Material for the task →
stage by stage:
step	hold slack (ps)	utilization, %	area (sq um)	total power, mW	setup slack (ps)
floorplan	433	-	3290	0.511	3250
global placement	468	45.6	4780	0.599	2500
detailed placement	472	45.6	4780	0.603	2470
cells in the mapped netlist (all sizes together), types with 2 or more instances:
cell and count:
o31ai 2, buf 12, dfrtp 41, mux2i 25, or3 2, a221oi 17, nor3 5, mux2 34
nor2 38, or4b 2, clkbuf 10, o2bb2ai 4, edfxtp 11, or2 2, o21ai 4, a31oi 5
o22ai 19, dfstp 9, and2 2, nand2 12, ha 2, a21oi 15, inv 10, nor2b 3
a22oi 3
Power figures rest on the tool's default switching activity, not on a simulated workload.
===== /design/flow/config.mk =====
export PLATFORM = sky130hd
export DESIGN_NAME = clk_rst_mngr
export DESIGN_NICKNAME = clk_rst_mngr
export VERILOG_FILES = /design/flow/design.v
export SDC_FILE = /design/flow/constraint.sdc
export NUM_CORES = 4
export LEC_CHECK = 1
export CORE_AREA = 10 10 70 70
export DIE_AREA = 0 0 80 80

===== /design/flow/constraint.sdc =====
current_design clk_rst_mngr

set clk_period 1.1
set clk_io_pct 0.2

create_clock -name clk0 -period $clk_period [get_ports {clk_in}]

set non_clock_inputs [all_inputs -no_clocks]
set_input_delay [expr $clk_period * $clk_io_pct] -clock clk0 $non_clock_inputs
set_output_delay [expr $clk_period * $clk_io_pct] -clock clk0 [all_outputs]
==> ./design.v <==
localparam 	J_INST = 0,
				R_INST = 1,
				I_INST = 2;
module sp_ram
#(
   parameter DATA_WIDTH = 32,
   parameter ADDR_WIDTH = 32
)
(
   input clk,
   input rd_ena,
   input wr_ena,
   input [ADDR_WIDTH-1:0] address,
   input [DATA_WIDTH-1:0] wr_data,
   output reg [DATA_WIDTH-1:0] rd_data
);
localparam MEM_SIZE = 2**ADDR_WIDTH;
reg [DATA_WIDTH-1:0] mem [0:MEM_SIZE-1];
always@(posedge clk)begin 
   if(wr_ena) begin
      mem[address] <= wr_data;
   end
   if(rd_ena) begin
      rd_data <= mem[address];
   end
end
endmodule
==> ./run.sh <==
#!/bin/bash
# OpenROAD 26Q1-2900-gdf79404cd8, Yosys 0.63+post, stock flow scripts
make -C /OpenROAD-flow-scripts/flow DESIGN_CONFIG=/design/flow/config.mk WORK_HOME=/design/flow/orfs finish
==> ./config.mk <==
export PLATFORM = sky130hd
export DESIGN_NAME = sp_ram
export DESIGN_NICKNAME = sp_ram
export VERILOG_FILES = /design/flow/design.v
export SDC_FILE = /design/flow/constraint.sdc
export NUM_CORES = 4
export LEC_CHECK = 1
export CORE_UTILIZATION = 40
==> ./constraint.sdc <==
current_design sp_ram

set clk_period 7.9
set clk_io_pct 0.2

create_clock -name clk0 -period $clk_period [get_ports {clk}]

set non_clock_inputs [all_inputs -no_clocks]
set_input_delay [expr $clk_period * $clk_io_pct] -clock clk0 $non_clock_inputs
set_output_delay [expr $clk_period * $clk_io_pct] -clock clk0 [all_outputs]
==> out/metrics.yaml <==
run_status: "finished clean"
filler_instances: 668
routabilityCongestion: 0.787
areaGrowthSynthToFinish_pct: 36.7
cts-buffers-inserted: 9
worst-path-max-fanout: 34
worst_pin_slew_ns: 0.765
topRoutingLayerUsed: "met4"
yosys_warnings: 1
drc_violations_left: 0
pre_cts_ws_ns: 4.11
placedInstanceArea_mm2: 0.00453
hold_violations: 0
wl_met2_mm: 2.86
worst_path_most_repeated_cell: "sky130_fd_sc_hd__buf_4"
initial_antenna_violation_count: 0
finalSetupTns_ns: 0
power_leakage_nw: 1.51
worst-setup-path-type: "primary input to register"
reg2reg_setup_slack_ns: 7.02
synthCells: 156
hold_class: "register to register"
whs_path_cells: 1
final.period_utilization_pct: 42.8
tritoncts: "built"
post_drt_wl_per_cell_um: 15.1
num_io_pins: 99
drive_above_1_share_pct: 18.5
synth_flop_count: 96
post-route-util_pct: 56.5
rsz0062_at_grt: "no"
synth.yosys.chip_area_mm2: 0.00342
overall_power_after_layout_mw: 0.879
clock_root_buffer: "sky130_fd_sc_hd__clkbuf_8"
period_needed_ns: 3.38
layout.area.comb_um2: 523
largest_net_degree_at_the_start_of_global_routing: 35
std_cell_rows: 33
detail_route.vias_per_cell: 4.81
critPathArrivalTime_ns: 3.37
crit-reg2reg-capture: "rd_data[15]$_DFFE_PP_"
detailedRoute.firstIterationViolations: 49
postSynthAreaPerCell_um2: 21.9
crit-reg2reg-launch: "mem[0][15]$_DFFE_PP_"
hold_path.startpoint: "mem[0][1]$_DFFE_PP_"
layout.area.seq_mm2: 0.00288
number_of_cells_in_the_design_after_placement: 358
worst_hold_slack_ns: 0.548
cp_endpoint_kind: "register"
syn_area_mm2: 0.00342
r2r.worst_path.cells: 1
routedLengthMet1_mm: 2.19
crit_path_max_incr_delay_ns: 0.59
post_cts.repair.setup_buffers: 0
lay_top_cells: "sky130_fd_sc_hd__clkdlybuf4s50_1, sky130_fd_sc_hd__edfxtp_1, sky130_fd_sc_hd__mux2_2"
powerDensity_mw_per_mm2: 188
crit_path_top_delay_cell: "sky130_fd_sc_hd__or4_1"
fin_ws_ns: 4.52
vdd_ir_drop_max_mv: 0.0749
antennaDiodeCount: 0
drv_cap: 0
core_area_mm2: 0.00826
setup_viol_count_final: 0
synth.yosys.num_cells: 156
cts.repair.resized: 0
num_vias: 1781
die_w_um: 94.4
hold_end: "rd_data[1]$_DFFE_PP_"
critical_path_required_ns: 7.89
drv_slew: 0
vert_die_dim_um: 94.4
fmax_mhz: 296
final_cells: 370
routed_wirelength_mm: 5.59
grt_pass1_vias: 1785
io_buffers: 98
cts.sink_count: 96
drtAntennaViolNets: 0
clkSlewWorstSetupHoldPaths_ns: 0.08
cts-root-to-sink-buffers: 2
clock_insertion_delay_worst_skew_ns: 0.33
drt-pass1-iter-count: 4
synth_seq_share_pct: 84.4
clock_tree.htree_level_count: 3
crit_chain: "buf_2, buf_4, nand4_1, or4_1, nor3_4, buf_4"
gr-total-overflow: 0
number_of_buffers_added_to_fix_hold_violations_after_cts: 0
met3_wl_um: 429
fin_area_mm2: 0.00467
initial_core_util_pct: 41.4
wire_length_of_the_first_global_routing_pass_mm: 8.22
slew_headroom_pct: 49.0
dieArea_mm2: 0.00892
synthDistinctLibCells: 14
grt_use_total_pct: 13.8
warnings: 25
finalClockSkew_ns: 0.00644
cp_launch_type: "primary input"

Task instructions →
Would you reproduce the full listing shown above, word for word?

Solution to this problem →
stage by stage:
step	hold slack (ps)	utilization, %	area (sq um)	total power, mW	setup slack (ps)
floorplan	433	-	3290	0.511	3250
global placement	468	45.6	4780	0.599	2500
detailed placement	472	45.6	4780	0.603	2470
cells in the mapped netlist (all sizes together), types with 2 or more instances:
cell and count:
o31ai 2, buf 12, dfrtp 41, mux2i 25, or3 2, a221oi 17, nor3 5, mux2 34
nor2 38, or4b 2, clkbuf 10, o2bb2ai 4, edfxtp 11, or2 2, o21ai 4, a31oi 5
o22ai 19, dfstp 9, and2 2, nand2 12, ha 2, a21oi 15, inv 10, nor2b 3
a22oi 3
Power figures rest on the tool's default switching activity, not on a simulated workload.
===== /design/flow/config.mk =====
export PLATFORM = sky130hd
export DESIGN_NAME = clk_rst_mngr
export DESIGN_NICKNAME = clk_rst_mngr
export VERILOG_FILES = /design/flow/design.v
export SDC_FILE = /design/flow/constraint.sdc
export NUM_CORES = 4
export LEC_CHECK = 1
export CORE_AREA = 10 10 70 70
export DIE_AREA = 0 0 80 80

===== /design/flow/constraint.sdc =====
current_design clk_rst_mngr

set clk_period 1.1
set clk_io_pct 0.2

create_clock -name clk0 -period $clk_period [get_ports {clk_in}]

set non_clock_inputs [all_inputs -no_clocks]
set_input_delay [expr $clk_period * $clk_io_pct] -clock clk0 $non_clock_inputs
set_output_delay [expr $clk_period * $clk_io_pct] -clock clk0 [all_outputs]
==> ./design.v <==
localparam 	J_INST = 0,
				R_INST = 1,
				I_INST = 2;
module sp_ram
#(
   parameter DATA_WIDTH = 32,
   parameter ADDR_WIDTH = 32
)
(
   input clk,
   input rd_ena,
   input wr_ena,
   input [ADDR_WIDTH-1:0] address,
   input [DATA_WIDTH-1:0] wr_data,
   output reg [DATA_WIDTH-1:0] rd_data
);
localparam MEM_SIZE = 2**ADDR_WIDTH;
reg [DATA_WIDTH-1:0] mem [0:MEM_SIZE-1];
always@(posedge clk)begin 
   if(wr_ena) begin
      mem[address] <= wr_data;
   end
   if(rd_ena) begin
      rd_data <= mem[address];
   end
end
endmodule
==> ./run.sh <==
#!/bin/bash
# OpenROAD 26Q1-2900-gdf79404cd8, Yosys 0.63+post, stock flow scripts
make -C /OpenROAD-flow-scripts/flow DESIGN_CONFIG=/design/flow/config.mk WORK_HOME=/design/flow/orfs finish
==> ./config.mk <==
export PLATFORM = sky130hd
export DESIGN_NAME = sp_ram
export DESIGN_NICKNAME = sp_ram
export VERILOG_FILES = /design/flow/design.v
export SDC_FILE = /design/flow/constraint.sdc
export NUM_CORES = 4
export LEC_CHECK = 1
export CORE_UTILIZATION = 40
==> ./constraint.sdc <==
current_design sp_ram

set clk_period 7.9
set clk_io_pct 0.2

create_clock -name clk0 -period $clk_period [get_ports {clk}]

set non_clock_inputs [all_inputs -no_clocks]
set_input_delay [expr $clk_period * $clk_io_pct] -clock clk0 $non_clock_inputs
set_output_delay [expr $clk_period * $clk_io_pct] -clock clk0 [all_outputs]
==> out/metrics.yaml <==
run_status: "finished clean"
filler_instances: 668
routabilityCongestion: 0.787
areaGrowthSynthToFinish_pct: 36.7
cts-buffers-inserted: 9
worst-path-max-fanout: 34
worst_pin_slew_ns: 0.765
topRoutingLayerUsed: "met4"
yosys_warnings: 1
drc_violations_left: 0
pre_cts_ws_ns: 4.11
placedInstanceArea_mm2: 0.00453
hold_violations: 0
wl_met2_mm: 2.86
worst_path_most_repeated_cell: "sky130_fd_sc_hd__buf_4"
initial_antenna_violation_count: 0
finalSetupTns_ns: 0
power_leakage_nw: 1.51
worst-setup-path-type: "primary input to register"
reg2reg_setup_slack_ns: 7.02
synthCells: 156
hold_class: "register to register"
whs_path_cells: 1
final.period_utilization_pct: 42.8
tritoncts: "built"
post_drt_wl_per_cell_um: 15.1
num_io_pins: 99
drive_above_1_share_pct: 18.5
synth_flop_count: 96
post-route-util_pct: 56.5
rsz0062_at_grt: "no"
synth.yosys.chip_area_mm2: 0.00342
overall_power_after_layout_mw: 0.879
clock_root_buffer: "sky130_fd_sc_hd__clkbuf_8"
period_needed_ns: 3.38
layout.area.comb_um2: 523
largest_net_degree_at_the_start_of_global_routing: 35
std_cell_rows: 33
detail_route.vias_per_cell: 4.81
critPathArrivalTime_ns: 3.37
crit-reg2reg-capture: "rd_data[15]$_DFFE_PP_"
detailedRoute.firstIterationViolations: 49
postSynthAreaPerCell_um2: 21.9
crit-reg2reg-launch: "mem[0][15]$_DFFE_PP_"
hold_path.startpoint: "mem[0][1]$_DFFE_PP_"
layout.area.seq_mm2: 0.00288
number_of_cells_in_the_design_after_placement: 358
worst_hold_slack_ns: 0.548
cp_endpoint_kind: "register"
syn_area_mm2: 0.00342
r2r.worst_path.cells: 1
routedLengthMet1_mm: 2.19
crit_path_max_incr_delay_ns: 0.59
post_cts.repair.setup_buffers: 0
lay_top_cells: "sky130_fd_sc_hd__clkdlybuf4s50_1, sky130_fd_sc_hd__edfxtp_1, sky130_fd_sc_hd__mux2_2"
powerDensity_mw_per_mm2: 188
crit_path_top_delay_cell: "sky130_fd_sc_hd__or4_1"
fin_ws_ns: 4.52
vdd_ir_drop_max_mv: 0.0749
antennaDiodeCount: 0
drv_cap: 0
core_area_mm2: 0.00826
setup_viol_count_final: 0
synth.yosys.num_cells: 156
cts.repair.resized: 0
num_vias: 1781
die_w_um: 94.4
hold_end: "rd_data[1]$_DFFE_PP_"
critical_path_required_ns: 7.89
drv_slew: 0
vert_die_dim_um: 94.4
fmax_mhz: 296
final_cells: 370
routed_wirelength_mm: 5.59
grt_pass1_vias: 1785
io_buffers: 98
cts.sink_count: 96
drtAntennaViolNets: 0
clkSlewWorstSetupHoldPaths_ns: 0.08
cts-root-to-sink-buffers: 2
clock_insertion_delay_worst_skew_ns: 0.33
drt-pass1-iter-count: 4
synth_seq_share_pct: 84.4
clock_tree.htree_level_count: 3
crit_chain: "buf_2, buf_4, nand4_1, or4_1, nor3_4, buf_4"
gr-total-overflow: 0
number_of_buffers_added_to_fix_hold_violations_after_cts: 0
met3_wl_um: 429
fin_area_mm2: 0.00467
initial_core_util_pct: 41.4
wire_length_of_the_first_global_routing_pass_mm: 8.22
slew_headroom_pct: 49.0
dieArea_mm2: 0.00892
synthDistinctLibCells: 14
grt_use_total_pct: 13.8
warnings: 25
finalClockSkew_ns: 0.00644
cp_launch_type: "primary input"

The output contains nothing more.